On Apr 26, 2014, at 7:58 PM, Paul Scott <[email protected]> wrote:

> 
> What happens is that a user, say using Yahoo! Mail, sends an e-mail to 
> someone whose domain I host (pretend it’s example.com), and that someone 
> wishes their e-mail forwarded automatically to, say, Gmail. That is, 
> [email protected] pens an e-mail to [email protected] who wishes to pick 
> up mail on Gmail. In this case, the Gmail server rejects the forwarded mail 
> from example.com, not on the basis of DKIM, but on the basis of Yahoo! mail 
> DMARC policy. Straight away, this is a huge problem if one wishes the From: 
> header to remain unchanged (a reasonable expectation). It means, as I 
> understand it, that DMARC prevents such forwarding.

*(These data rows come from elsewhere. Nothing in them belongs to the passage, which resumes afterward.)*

This is an optimization exercise on Yosys and OpenROAD, whose aim is small area, a short achievable clock period and few clock cycles per item, not a production implementation.
Where RTL was checked, it was by simulation tests only, not by an equivalence proof against the original.
No activity file was given, so power comes from the tool's default toggle rates.

job 104:
Design window_stack_hit_test, start of the top module:
module window_stack_hit_test (
  input  logic                                clk_i,
  input  logic                                rst_ni,
  input  logic                                in_valid_i,
  output logic                                in_ready_o,
  input  logic                                command_i,
  input  logic [wsh_pkg::SLOT_W-1:0]          slot_i,
  input  logic [wsh_pkg::COORD_BITS-1:0]      left_i,
  input  logic [wsh_pkg::COORD_BITS-1:0]      bottom_i,
  input  logic [wsh_pkg::COORD_BITS-1:0]      right_i,
  input  logic [wsh_pkg::COORD_BITS-1:0]      top_i,
  input  logic [wsh_pkg::COORD_BITS-1:0]      point_x_i,
  input  logic [wsh_pkg::COORD_BITS-1:0]      point_y_i,
  output logic                                out_valid_o,
  input  logic                                out_ready_i,
  output logic                                hit_o,
  output logic [wsh_pkg::ID_OUT_W-1:0]        window_id_o,
  input  logic                                psel,
  input  logic                                penable,
  input  logic                                pwrite,
  input  logic [wsh_pkg::APB_AW-1:0]          paddr,
  input  logic [wsh_pkg::APB_DW-1:0]          pwdata,
  output logic [wsh_pkg::APB_DW-1:0]          prdata,
  output logic                                pready
);
==> flow/config.mk <==
export PLATFORM = sky130hd
export DESIGN_NAME = window_stack_hit_test
export DESIGN_NICKNAME = window_stack_hit_test
export VERILOG_FILES = /design/flow/design.v
export SDC_FILE = /design/flow/constraint.sdc
export NUM_CORES = 4
export LEC_CHECK = 0
export CAP_MARGIN = 30
export CELL_PAD_IN_SITES_DETAIL_PLACEMENT = 2
export CELL_PAD_IN_SITES_GLOBAL_PLACEMENT = 2
export CORE_MARGIN = 2
export CORE_UTILIZATION = 35
export CTS_BUF_LIST = sky130_fd_sc_hd__clkbuf_8
export CTS_CLUSTER_DIAMETER = 60
export CTS_CLUSTER_SIZE = 20
export SETUP_SLACK_MARGIN = 4.1
export SLEW_MARGIN = 20
==> flow/constraint.sdc <==
create_clock -name core_clock -period 8.0 [get_ports {clk_i}]
set_input_delay 1.6000 -clock core_clock [delete_from_list [all_inputs] [get_ports {clk_i}]]
set_output_delay 1.6000 -clock core_clock [all_outputs]
set_load 0.01 [all_outputs]
run.sh (not shown) runs the stock make flow with config.mk's settings and CLKGATE_MAP_FILE= SYNTH_SCRIPT=/design/flow/synth_recipe.tcl, a recipe that flattens the netlist after the stock synthesis.
#### Input delta (job 105 over job 104)
Settings: CTS_CLUSTER_SIZE removed (was 20); CTS_CLUSTER_DIAMETER removed (was 60).
Results
Job 104 completed every stage of the flow, and the final layout passed the timing, DRC and antenna checks.
Job 105: done, clean on timing, DRC and antenna
Between job 104 and job 105, total buffers and inverters traversed by the critical path decreased.
Relative to job 104, number of global-route vias before repair has increased by 973 in job 105.
Global-route wire length before repair grows slightly when moving from job 104 to job 105.
Compared with job 104, job 105 shows a lower slew at the pin with the worst max-slew slack.
Compared with job 104, job 105 shows a higher final cell count.
Job 105 vs job 104, startpoint of the worst setup timing path: u_dp.perm_x_q[48] vs u_dp.m_b_q[15]
Diff job 104 -> job 105: required time reported for the critical path endpoint went down by 0.02 ns, utilization after layout went up by 0.62 points, sequential fraction of total cell area went down by 0.73 points.
No functional check of the RTL was part of any run of this note.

I find this an 
> unacceptable situation in a reasonable scenario.
> 
> Since the only solution to avoid the rejected mail seems to be modifying the 
> original From: header — which I’ve reluctantly done -- to one that passes (or 
> completely avoids) DMARC at the forwarded server, and applying a new 
> Reply-To: header — assuming one didn't already exist, which you’d of course 
> want to keep -- a totally new an unacceptable problem arises: If the original 
> sender signed/encrypted the e-mail message, then modifying the From: header 
> will cause their x.509 certificate to fail validation; the entity in the 
> From: header does not match the certificate’s entity. This has nothing to do 
> with DKIM, as some people seem to be suggesting.
> 
> I certainly understand the concept under which DMARC arose, but I have to say 
> — unless I’m missing something — that the implementation is not very useful 
> except in a very restricted scenario. When mail services used by the general 
> public adopt DMARC, then something as simple as forwarding mail intact 
> becomes an impossibility.
> 
> If there is a reasonable solution that I’ve overlooked, I’d appreciate 
> someone’s input. Thanks.

If you're just doing simple forwarding - no body modification, no header 
modification (other than adding a received header) then it should "just work".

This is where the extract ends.